Considerations about Cryptography

Aug-30th-2010

Cryptography is the study of “mathematical” systems involving two kinds of security problems: privacy and authentication. A privacy system prevents the extraction information by unauthorized parties from messages transmitted over a public channel, thus assuring the sender of a message that it is being read only by the intended recipient.

We stand today on the brink of a revolution in cryptography. The development of cheap digital hardware has freed it from the design limitations of mechanical computing and brought the cost of high grade cryptographic devices down to where they can be used in such commercial applications as remote cash dispensers and computer terminals.

The development of computer controlled communication networks promises effortless and inexpensive contact between people or computers on opposite sides of the world, replacing most mail and many excursions with telecommunications. The best known cryptographic problem is that of privacy: preventing the unauthorized extraction of information.

Public key distribution systems offer a different approach to eliminating the need for a secure key distribution channel. In such a system, two users who wish to exchange a key communicate back and forth until they arrive a key in common. A third party eavesdropping on this exchange must find it computationally infeasible to compute the key from the information overheard.

A channel is considered public if its security is inadequate for the needs of its users.
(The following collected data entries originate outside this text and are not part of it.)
This is an optimization exercise on Yosys and OpenROAD, whose aim is small area, a short achievable clock period and few clock cycles per item, not a production implementation.
Function was checked by simulation only, so behaviour that the tests miss may differ from the original.
Power and IR drop assume default switching activity.

==> flow/design.v <==
package lsfws_pkg;
    localparam int WINDOW_SIZE = 5;
    localparam int MID_INDEX   = WINDOW_SIZE / 2;
    localparam int FILL_W      = $clog2(WINDOW_SIZE + 1);
    localparam int POS_W       = 32;
    localparam int SCORE_W     = 17;
    localparam int QUEUE_DEPTH = 2;
    localparam int QPTR_W      = (QUEUE_DEPTH > 1) ? $clog2(QUEUE_DEPTH) : 1;
    localparam int QCNT_W      = $clog2(QUEUE_DEPTH + 1);
    localparam int PADDR_W     = 3;
    localparam int PDATA_W     = 32;
    localparam logic [SCORE_W-1:0] THRESHOLD_RESET = 17'd64881;
    localparam logic FUNC_INSERT = 1'b0;
    localparam logic FUNC_FLUSH  = 1'b1;
    localparam logic [PADDR_W-3:0] REG_SCORE_THRESHOLD = '0;
    typedef logic [POS_W-1:0]   pos_t;
    typedef logic [SCORE_W-1:0] score_t;
    typedef struct packed {
        logic   func;
        pos_t   position;
        score_t score;
    } item_t;
    typedef struct packed {
        pos_t kept_position;
        logic last;
    } result_t;
    typedef struct packed {
        pos_t [WINDOW_SIZE-1:0] positions;
        logic [WINDOW_SIZE-1:0] mask;
    } job_t;
endpackage
module low_score_flank_window_selector
(
    input  logic               clk,
    input  logic               rst_n,
    input  logic               psel,
    input  logic               penable,
    input  logic               pwrite,
    input  logic [lsfws_pkg::PADDR_W-1:0] paddr,
    input  logic [lsfws_pkg::PDATA_W-1:0] pwdata,
    output logic [lsfws_pkg::PDATA_W-1:0] prdata,
    output logic               pready,
    input  logic               item_valid,
    output logic               item_stall,
    input  lsfws_pkg::item_t              item,
    output logic               result_valid,
    input  logic               result_stall,
    output lsfws_pkg::result_t            result
);
    localparam int SLOTS   = lsfws_pkg::WINDOW_SIZE;
    localparam int SCORE_W = lsfws_pkg::SCORE_W;
    localparam int POS_W   = lsfws_pkg::POS_W;
    localparam int PDATA_W = lsfws_pkg::PDATA_W;
    lsfws_pkg::score_t           threshold_reg;
    logic [SLOTS-1:0][POS_W-1:0] pos_reg;
    logic [SLOTS-1:0]            pend_reg;
    logic [SLOTS-1:0]            last_reg;
    logic [2:0]                  unkept_reg;      
    lsfws_pkg::score_t           s1_reg;          
    lsfws_pkg::score_t           s2_reg;          
    lsfws_pkg::score_t           m_reg;           
    logic [2:0]                  fill_reg;
    logic                        stall_reg;
    logic                        out_valid_reg;
    lsfws_pkg::result_t          out_reg;
    function automatic logic lt(input logic [SCORE_W-1:0] a, input logic [SCORE_W-1:0] b);
        logic [31:0] l;
        logic [31:0] e;
        l = '0;
        e = '1;
        for (int i = 0; i < SCORE_W; i++)
        begin
            l[i] = ~a[i] & b[i];
            e[i] = ~(a[i] ^ b[i]);
        end
        for (int w = 1; w < 32; w = w * 2)
            for (int i = 0; i + w < 32; i = i + 2 * w)
            begin
                l[i] = l[i+w] | (e[i+w] & l[i]);
                e[i] = e[i+w] & e[i];
            end
        lt = l[0];
    endfunction
    assign pready = 1'b1;
    always_ff @(posedge clk or negedge rst_n)
    begin
        if (!rst_n)
            threshold_reg <= lsfws_pkg::THRESHOLD_RESET;
        else if (psel && penable && pwrite && !paddr[2])
            threshold_reg <= pwdata[SCORE_W-1:0];
    end
    assign prdata = paddr[2] ? '0 : PDATA_W'(threshold_reg);
    logic             accept;
    logic             insert;
    logic             flush;
    logic             full;
    logic             b1;
    logic             b2;
    logic             bm;
    logic             low;
    logic [2:0]       unkept_sh;   
    logic [SLOTS-1:0] newp;        
    assign item_stall = stall_reg && result_stall;
    assign accept     = item_valid && !item_stall;
    assign insert     = accept && !item.func;
    assign flush      = accept && item.func;
    assign full       = (fill_reg == 3'd5);
    assign b1 = lt(s1_reg, threshold_reg);
    assign b2 = lt(s2_reg, threshold_reg);
    assign bm = lt(m_reg, threshold_reg);
    always_comb
    begin
        if (item.func)
        begin
            unkept_sh = unkept_reg;
            if (full)
                low = b1 | b2;                           
            else
                low = (b1 && fill_reg >= 3'd1)
                    | (b2 && fill_reg >= 3'd2)
                    | (bm && fill_reg >= 3'd3);          
        end
        else
        begin
            unkept_sh = (unkept_reg == 3'd5) ? 3'd5 : unkept_reg + 3'd1;
            if (full)
                low = b2;                                
            else if (fill_reg == 3'd4)
                low = bm | b2;                           
            else
                low = 1'b0;
        end
        for (int i = 0; i < SLOTS; i++)
            newp[i] = low && (3'(i) < unkept_sh);
    end
    logic [SLOTS-1:0] pick;        
    logic             load_out;
    logic [POS_W-1:0] pick_pos;
    logic             pick_last;
    always_comb
    begin
        pick = '0;
        for (int i = 0; i < SLOTS; i++)
            if (pend_reg[i])
            begin
                pick    = '0;
                pick[i] = 1'b1;
            end
        pick_pos  = '0;
        pick_last = 1'b0;
        for (int i = 0; i < SLOTS; i++)
        begin
            pick_pos  = pick_pos | (pick[i] ? pos_reg[i] : '0);
            pick_last = pick_last | (pick[i] & last_reg[i]);
        end
    end
    assign load_out = (|pend_reg) && (!out_valid_reg || !result_stall);
    logic [SLOTS-1:0] pend_left;
    logic [SLOTS-1:0] pend_next;
    logic             out_valid_next;
    assign pend_left = load_out ? (pend_reg & ~pick) : pend_reg;
    always_comb
    begin
        if (insert)
            pend_next = {pend_left[SLOTS-2:0], 1'b0} | newp;
        else if (flush)
            pend_next = pend_left | newp;
        else
            pend_next = pend_left;
        out_valid_next = load_out || (out_valid_reg && result_stall);
    end
    always_ff @(posedge clk or negedge rst_n)
    begin
        if (!rst_n)
        begin
            pend_reg      <= '0;
            unkept_reg    <= '0;
            fill_reg      <= '0;
            stall_reg     <= 1'b0;
            out_valid_reg <= 1'b0;
        end
        else
        begin
            pend_reg <= pend_next;
            if (flush || (insert && low))
                unkept_reg <= '0;
            else if (insert)
                unkept_reg <= unkept_sh;
            if (insert && !full)
                fill_reg <= fill_reg + 3'd1;
            else if (flush)
                fill_reg <= '0;
            stall_reg     <= pend_next[SLOTS-1] && out_valid_next;
            out_valid_reg <= out_valid_next;
        end
    end
    always_ff @(posedge clk)
    begin
        if (insert)
        begin
            pos_reg  <= {pos_reg[SLOTS-2:0], item.position};
            last_reg <= {last_reg[SLOTS-2:0], low};
            s1_reg   <= item.score;
            s2_reg   <= s1_reg;
            if (fill_reg == 3'd2 || lt(s2_reg, m_reg))
                m_reg <= s2_reg;
        end
        else if (flush)
            last_reg[0] <= last_reg[0] | newp[0];
        if (load_out)
            out_reg <= {pick_pos, pick_last};
    end
    assign result_valid = out_valid_reg;
    assign result       = out_reg;
endmodule
Settings: LEC_CHECK=0, CAP_MARGIN=20, CORE_MARGIN=2, CORE_UTILIZATION=40, CTS_BUF_LIST=sky130_fd_sc_hd__clkbuf_8, CTS_CLUSTER_DIAMETER=40, CTS_CLUSTER_SIZE=16, SETUP_SLACK_MARGIN=2.8, SLEW_MARGIN=20; clock period 5.5 ns.
standard.sh (not shown) runs the stock make flow with config.mk's settings and CLKGATE_MAP_FILE= SYNTH_SCRIPT=/design/flow/synth_recipe.tcl, a recipe that flattens the netlist after the stock synthesis.
==> flow/flow/run.sh <==
#!/bin/bash
# The standard layout, with plain buf_2 cells as the port buffers (the
# standard flow picks a delay cell for them). Every tool's output goes to
# flow.log here and ORFS's own logs under orfs/logs.
set -euo pipefail
bash standard.sh "BUFFER_PORTS_ARGS=-buffer_cell sky130_fd_sc_hd__buf_2" finish > flow.log 2>&1
The first run produced a clean layout.
Testbench counts at the start, summed over its fixed seeds: cycles 14,112, items 12,000.
Then changed:
CTS_BUF_LIST = sky130_fd_sc_hd__clkbuf_4   (was sky130_fd_sc_hd__clkbuf_8)
CTS_CLUSTER_DIAMETER = default   (was 40)
Effect: Die area stays the same; total power came out lower slightly; flip-flop and latch count stays the same; setup slack improves by 0.011 ns; clock-buffer cell count grows by 73; core utilization climbs by 0.24 points.
Then changed:
CORE_UTILIZATION = 60   (was 40)
CTS_BUF_LIST = sky130_fd_sc_hd__clkbuf_8   (was sky130_fd_sc_hd__clkbuf_4)
CTS_CLUSTER_DIAMETER = 60   (was default)
SETUP_SLACK_MARGIN = 3.0   (was 2.8)
Sequential power barely changes.
Register-to-register slack gets better by 0.08 ns.
Fmax increases by a few percent.
Final cell count decreases by about a fifth.
Synthesized area does not change.
Worst setup slack gets better by 0.11 ns.
Core utilization increases by 23 points.
Clock power decreases by well over a third.
Total power decreases by roughly a tenth.
Sequential share of layout area increases by 0.92 points.
Then changed:
CORE_UTILIZATION = 40   (was 60)
CTS_CLUSTER_SIZE = 20   (was 16)
SETUP_SLACK_MARGIN = 2.8   (was 3.0)
After rerunning: Total power came out higher by 0.82%. Via count came out lower by 6.1%. Design area came out lower by 2.0%. First-iteration DRC count came out lower by 12%. Worst hold slack barely changes. Critical path depth stays the same. Non-clock buffer count came out lower by 18.

afterwards: timing with drivers on the ports:
In the flow no input, the clock included, has a driving cell. The finished layouts below were timed again as built, in two steps. Step 1: set_driving_cell puts a clkbuf_16 on clk and a buf_2 on each other input, an assumption about the parent block. Step 2 moves the port delays by t, midway between the first and last clock arrival at a register: inputs arrive t later, outputs are due t later. That takes back most of the time a late clock gives input paths. Three values: ideal ports, drivers, drivers and shift; two values: the first two.
| run | t (ns) | setup slack, ns | pins driven straight from the clock port |
|---|---|---|---|
| the first run | 0.585 | 2.820 / 2.799 / 2.334 | 1 |
| the second run | 0.680 | 2.832 / 2.806 / 2.229 | 1 |
| the third run | 0.581 | 2.938 / 2.678 / 2.565 | 1 |
| the fourth run | 0.592 | 2.835 / 2.814 / 2.345 | 1 |
After both steps setup and hold are still met in every run listed. The setup slack of the second run, which loses most, moves by -0.026 ns with the drivers and by -0.603 ns with both steps.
A channel such as a telephone line may therefore be considered private by some users and public by others. Any channel may be threatened with eavesdropping or injection or both, depending on its use. In telephone communication, the threat of injection is paramount, since the called party cannot determine which phone is calling. Eavesdropping, which requires the use of a wiretap, is technically more difficult and legally hazardous.
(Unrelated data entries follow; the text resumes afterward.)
Context: an optimization exercise on an open-source flow, tuned for a short achievable clock period and few clock cycles. The choices shown serve that exercise and are no tape-out recipe. Power and IR drop assume default switching activity.

Setup of before:
==> flow/design.v <==
package lc3b_pkg;
	typedef logic [15:0] lc3b_word;	 
	typedef logic [2:0] lc3b_reg;	 
	typedef logic [2:0] lc3b_cc;	 
	typedef logic [15:0] lc3b_ctrl;	 
	typedef enum logic [3:0] {
		op_br = 4'b0000,
		op_add = 4'b0001,
		op_ldb = 4'b0010,
		op_stb = 4'b0011,
		op_jsr = 4'b0100,	 
		op_and = 4'b0101,
		op_ldr = 4'b0110,
		op_str = 4'b0111,
		op_rti = 4'b1000,
		op_not = 4'b1001,
		op_ldi = 4'b1010,
		op_sti = 4'b1011,
		op_jmp = 4'b1100,
		op_shf = 4'b1101,
		op_lea = 4'b1110,
		op_trap = 4'b1111
	} lc3b_opcode;
	localparam int ctrl_ld_reg = 0;	 
	localparam int ctrl_ld_cc = 1;	 
	localparam int ctrl_sr2_needed = 2;
	localparam int ctrl_sr1_needed = 3;
	localparam int ctrl_alu_op = 4;	 
	localparam int ctrl_use_imm5 = 6;
	localparam int ctrl_addr_sel = 7;	 
	localparam int ctrl_mem_read = 8;
	localparam int ctrl_mem_write = 9;
	localparam int ctrl_byte_op = 10;
	localparam int ctrl_br_op = 11;
	localparam int ctrl_jmp_op = 12;
	localparam int ctrl_jsr_op = 13;
	localparam int ctrl_wb_sel = 14;	 
	localparam logic [1:0] alu_add = 2'b00;
	localparam logic [1:0] alu_and = 2'b01;
	localparam logic [1:0] alu_not = 2'b10;
	localparam logic [1:0] alu_shift = 2'b11;	 
	localparam logic [1:0] wb_alu = 2'b00;
	localparam logic [1:0] wb_addr = 2'b01;	 
	localparam logic [1:0] wb_load = 2'b10;
	localparam logic [1:0] wb_pc = 2'b11;	 
endpackage
`timescale 1ns/1ps
module lc3b_regfile (
	input logic clk,
	input logic rst_n,
	input logic load,
	input lc3b_pkg::lc3b_reg dest,
	input lc3b_pkg::lc3b_word in,
	input lc3b_pkg::lc3b_reg src_a,
	input lc3b_pkg::lc3b_reg src_b,
	output lc3b_pkg::lc3b_word reg_a,
	output lc3b_pkg::lc3b_word reg_b
);
	lc3b_pkg::lc3b_word regs [8];	 
	always_ff @(posedge clk) begin
		if (!rst_n) begin
			for (int i = 0; i < 8; i++)
				regs[i] <= '0;
		end else if (load) begin
			regs[dest] <= in;
		end
	end
	assign reg_a = regs[src_a];
	assign reg_b = regs[src_b];
endmodule
`timescale 1ns/1ps
module lc3b_cpu #(
	parameter lc3b_pkg::lc3b_word reset_pc = 16'h0000	 
) (
	input logic clk,
	input logic rst_n,
	input lc3b_pkg::lc3b_word imem_rdata,
	input logic imem_resp,
	input lc3b_pkg::lc3b_word dmem_rdata,
	input logic dmem_resp,
	output logic imem_read,
	output lc3b_pkg::lc3b_word imem_address,
	output logic dmem_read,
	output logic dmem_write,
	output lc3b_pkg::lc3b_word dmem_address,
	output lc3b_pkg::lc3b_word dmem_wdata,
	output logic [1:0] dmem_byte_enable
);
	localparam logic [7:0] fwd_taken = 8'b1010_1000;	 
	logic [15:0] pc;
	logic d_valid;
	logic [15:0] d_ir, d_pc2, d_tgt, d_npc;
	logic d_pred_t;
	logic e_valid;
	logic [15:0] e_a, e_b, e_sd, e_pass, e_pc2, e_tgt, e_npc;
	logic e_fwd_a, e_fwd_b, e_fwd_sd;
	logic e_wr, e_setcc, e_load, e_store, e_byte, e_br, e_jmp;
	logic [2:0] e_dr, e_nzp;
	logic [4:0] e_sel;	 
	logic [3:0] e_shamt;
	logic [1:0] e_shtype;
	logic e_mis_t, e_mis_nt;	 
	logic m_valid, m_wr, m_setcc, m_load, m_byte;
	logic [2:0] m_dr;
	logic [15:0] m_result;
	logic [2:0] cc;
	logic mem_stall, ld_use, redirect, full_redirect;
	logic [15:0] redirect_pc;
	logic [15:0] rdata_sel, m_val;
	logic [2:0] m_cc;
	assign mem_stall = (dmem_read | dmem_write) & ~dmem_resp;
	assign rdata_sel = m_byte ? {8'h00, dmem_address[0] ? dmem_rdata[15:8] : dmem_rdata[7:0]}
		: dmem_rdata;	 
	assign m_val = m_load ? rdata_sel : m_result;
	assign m_cc = {m_val[15], m_val == 16'h0000, ~m_val[15] & (m_val != 16'h0000)};
	logic [15:0] pc2_f, f_off9, f_off11, f_tgt9, f_tgt11, f_npc;
	logic [3:0] f_op;
	logic f_br, f_jsr, f_jsrr, f_jmp, f_lea, f_pred_t, f_accept;
	logic [2:0] f_base;
	logic [15:0] trk_val [8];	 
	logic [7:0] trk_v;
	assign imem_address = pc;
	assign pc2_f = pc + 16'd2;
	assign f_op = imem_rdata[15:12];
	assign f_br = (f_op == 4'b0000) & (imem_rdata[11:9] != 3'b000);
	assign f_jsr = (f_op == 4'b0100) & imem_rdata[11];
	assign f_jsrr = (f_op == 4'b0100) & ~imem_rdata[11];
	assign f_jmp = (f_op == 4'b1100);
	assign f_lea = (f_op == 4'b1110);
	assign f_base = imem_rdata[8:6];
	assign f_off9 = {{6{imem_rdata[8]}}, imem_rdata[8:0], 1'b0};
	assign f_off11 = {{4{imem_rdata[10]}}, imem_rdata[10:0], 1'b0};
	assign f_tgt9 = pc2_f + f_off9;
	assign f_tgt11 = pc2_f + f_off11;
	assign f_pred_t = f_br & (imem_rdata[8] | fwd_taken[imem_rdata[11:9]]);
	always_comb begin
		if (f_jsr)
			f_npc = f_tgt11;
		else if (f_pred_t)
			f_npc = f_tgt9;
		else if ((f_jmp | f_jsrr) & trk_v[f_base])
			f_npc = trk_val[f_base];
		else
			f_npc = pc2_f;
	end
	assign f_accept = imem_read & imem_resp & ~mem_stall & ~ld_use & ~full_redirect;
	always_ff @(posedge clk) begin
		if (!rst_n) begin
			imem_read <= 1'b0;
			pc <= reset_pc;
			trk_v <= 8'hff;
			for (int i = 0; i < 8; i++)
				trk_val[i] <= 16'h0000;
		end else begin
			imem_read <= 1'b1;
			if (!mem_stall && full_redirect)
				pc <= redirect_pc;
			else if (f_accept)
				pc <= f_npc;
			if (f_accept) begin
				if (f_lea) begin
					trk_val[imem_rdata[11:9]] <= f_tgt9;
					trk_v[imem_rdata[11:9]] <= 1'b1;
				end else if (f_jsr | f_jsrr) begin
					trk_val[7] <= pc2_f;
					trk_v[7] <= 1'b1;
				end else if (f_op == 4'b0001 || f_op == 4'b0101 || f_op == 4'b1001
					|| f_op == 4'b1101 || f_op == 4'b0110 || f_op == 4'b0010) begin
					trk_v[imem_rdata[11:9]] <= 1'b0;
				end
			end
		end
	end
	always_ff @(posedge clk) begin
		if (!rst_n)
			d_valid <= 1'b0;
		else if (!mem_stall && !ld_use)
			d_valid <= f_accept;
		if (!mem_stall && !ld_use) begin
			d_ir <= imem_rdata;
			d_pc2 <= pc2_f;
			d_tgt <= f_lea | f_br ? f_tgt9 : f_tgt11;
			d_npc <= f_npc;
			d_pred_t <= f_pred_t;
		end
	end
	logic [3:0] d_op;
	logic [2:0] d_sr1, d_sr2, d_dr;
	logic d_store, d_load, d_byte, d_wr, d_setcc, d_use_a, d_use_b, d_br, d_jmp;
	logic [15:0] rf_a, rf_b, d_a, d_b, d_sd;
	logic [4:0] d_sel;
	assign d_op = d_ir[15:12];
	assign d_store = (d_op == 4'b0111) | (d_op == 4'b0011);
	assign d_load = (d_op == 4'b0110) | (d_op == 4'b0010);
	assign d_byte = (d_op == 4'b0010) | (d_op == 4'b0011);
	assign d_sr1 = d_ir[8:6];
	assign d_sr2 = d_store ? d_ir[11:9] : d_ir[2:0];
	assign d_dr = (d_op == 4'b0100) ? 3'b111 : d_ir[11:9];
	assign d_setcc = (d_op == 4'b0001) | (d_op == 4'b0101) | (d_op == 4'b1001)
		| (d_op == 4'b1101) | d_load;
	assign d_wr = d_setcc | (d_op == 4'b1110) | (d_op == 4'b0100);
	assign d_use_a = d_setcc | d_store | (d_op == 4'b1100) | ((d_op == 4'b0100) & ~d_ir[11]);
	assign d_use_b = ((d_op == 4'b0001) | (d_op == 4'b0101)) & ~d_ir[5];
	assign d_br = (d_op == 4'b0000) & (d_ir[11:9] != 3'b000);
	assign d_jmp = (d_op == 4'b1100) | ((d_op == 4'b0100) & ~d_ir[11]);
	assign d_sel[0] = (d_op == 4'b0001) | d_load | d_store;
	assign d_sel[1] = (d_op == 4'b0101);
	assign d_sel[2] = (d_op == 4'b1001);
	assign d_sel[3] = (d_op == 4'b1101);
	assign d_sel[4] = (d_op == 4'b1110) | (d_op == 4'b0100);
	lc3b_regfile regfile0 (
		.clk, .rst_n, .load(~mem_stall & m_valid & m_wr), .dest(m_dr), .in(m_val),
		.src_a(d_sr1), .src_b(d_sr2), .reg_a(rf_a), .reg_b(rf_b)
	);
	assign d_a = (m_valid & m_wr & (m_dr == d_sr1)) ? m_val : rf_a;
	assign d_sd = (m_valid & m_wr & (m_dr == d_sr2)) ? m_val : rf_b;
	always_comb begin
		if (d_load | d_store)
			d_b = d_byte ? {{10{d_ir[5]}}, d_ir[5:0]} : {{9{d_ir[5]}}, d_ir[5:0], 1'b0};
		else if (d_ir[5])
			d_b = {{11{d_ir[4]}}, d_ir[4:0]};
		else
			d_b = d_sd;
	end
	logic hit_a, hit_b;
	assign hit_a = e_valid & e_wr & (e_dr == d_sr1);
	assign hit_b = e_valid & e_wr & (e_dr == d_sr2);
	assign ld_use = d_valid & e_valid & e_load & d_jmp & hit_a;
	always_ff @(posedge clk) begin
		if (!rst_n)
			e_valid <= 1'b0;
		else if (!mem_stall)
			e_valid <= d_valid & ~ld_use & ~redirect;
		if (!mem_stall) begin
			e_a <= d_a;
			e_b <= d_b;
			e_sd <= d_sd;
			e_pass <= (d_op == 4'b1110) ? d_tgt : d_pc2;
			e_pc2 <= d_pc2;
			e_tgt <= d_tgt;
			e_npc <= d_npc;
			e_fwd_a <= hit_a;
			e_fwd_b <= hit_b & d_use_b;
			e_fwd_sd <= hit_b;
			e_wr <= d_wr;
			e_setcc <= d_setcc;
			e_load <= d_load;
			e_store <= d_store;
			e_byte <= d_byte;
			e_br <= d_br;
			e_jmp <= d_jmp;
			e_dr <= d_dr;
			e_nzp <= d_ir[11:9];
			e_sel <= d_sel;
			e_shamt <= d_ir[3:0];
			e_shtype <= d_ir[5:4];
			e_mis_t <= ~d_pred_t & (d_ir[8:0] != 9'd0);
			e_mis_nt <= d_pred_t & (d_ir[8:0] != 9'd0);
		end
	end
	logic [15:0] a, b, sd, sum, shf, result;
	logic [2:0] cc_cur;
	logic taken, mis, skip;
	assign a = e_fwd_a ? m_val : e_a;
	assign b = e_fwd_b ? m_val : e_b;
	assign sd = e_fwd_sd ? m_val : e_sd;	 
	assign sum = a + b;
	always_comb begin
		if (!e_shtype[0])
			shf = a << e_shamt;
		else if (!e_shtype[1])
			shf = a >> e_shamt;
		else
			shf = lc3b_pkg::lc3b_word'($signed(a) >>> e_shamt);
	end
	assign result = ({16{e_sel[0]}} & sum) | ({16{e_sel[1]}} & (a & b))
		| ({16{e_sel[2]}} & ~a) | ({16{e_sel[3]}} & shf) | ({16{e_sel[4]}} & e_pass);
	assign cc_cur = (m_valid & m_setcc) ? m_cc : cc;
	assign taken = |(e_nzp & cc_cur);
	assign mis = e_br ? (taken ? e_mis_t : e_mis_nt) : (e_jmp & (a != e_npc));
	assign redirect = e_valid & mis;
	assign redirect_pc = e_jmp ? a : (taken ? e_tgt : e_pc2);
	assign skip = e_br & (taken ? (pc == e_tgt) : (pc == e_pc2));
	assign full_redirect = redirect & ~skip;
	always_ff @(posedge clk) begin
		if (!rst_n) begin
			m_valid <= 1'b0;
			dmem_read <= 1'b0;
			dmem_write <= 1'b0;
			dmem_byte_enable <= 2'b00;
		end else if (!mem_stall) begin
			m_valid <= e_valid;
			dmem_read <= e_valid & e_load;
			dmem_write <= e_valid & e_store;
			if (e_valid & (e_load | e_store))
				dmem_byte_enable <= e_byte ? (sum[0] ? 2'b10 : 2'b01) : 2'b11;
			else
				dmem_byte_enable <= 2'b00;
		end
		if (!mem_stall) begin
			m_wr <= e_wr;
			m_setcc <= e_setcc;
			m_load <= e_load;
			m_byte <= e_byte;
			m_dr <= e_dr;
			m_result <= result;
			dmem_address <= sum;
			dmem_wdata <= e_byte ? {sd[7:0], sd[7:0]} : sd;
		end
	end
	always_ff @(posedge clk) begin
		if (!rst_n)
			cc <= 3'b010;	 
		else if (!mem_stall && m_valid && m_setcc)
			cc <= m_cc;
	end
endmodule
Settings: LEC_CHECK=0, ABC_CLOCK_PERIOD_IN_PS=2500, CAP_MARGIN=20, CORE_MARGIN=2, CORE_UTILIZATION=40, SETUP_SLACK_MARGIN=2.5, SLEW_MARGIN=20; clock period 5.5 ns.
run.sh (not shown) runs the stock make flow with config.mk's settings and CLKGATE_MAP_FILE= SYNTH_SCRIPT=/design/flow/synth_recipe.tcl, a recipe that flattens the netlist after the stock synthesis.
before: no failed stages, no open violations at the end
In an authentication system, cryptography is used to guarantee the authenticity of the message to the receiver. Not only must a meddler be prevented from injecting totally new, authentic looking messages into a channel, but he must be prevented from creating apparently authentic messages by combining, or merely repeating, old messages which he has copied in the past. A cryptographic system intended to guarantee privacy will not, in general, prevent this latter form of mischief.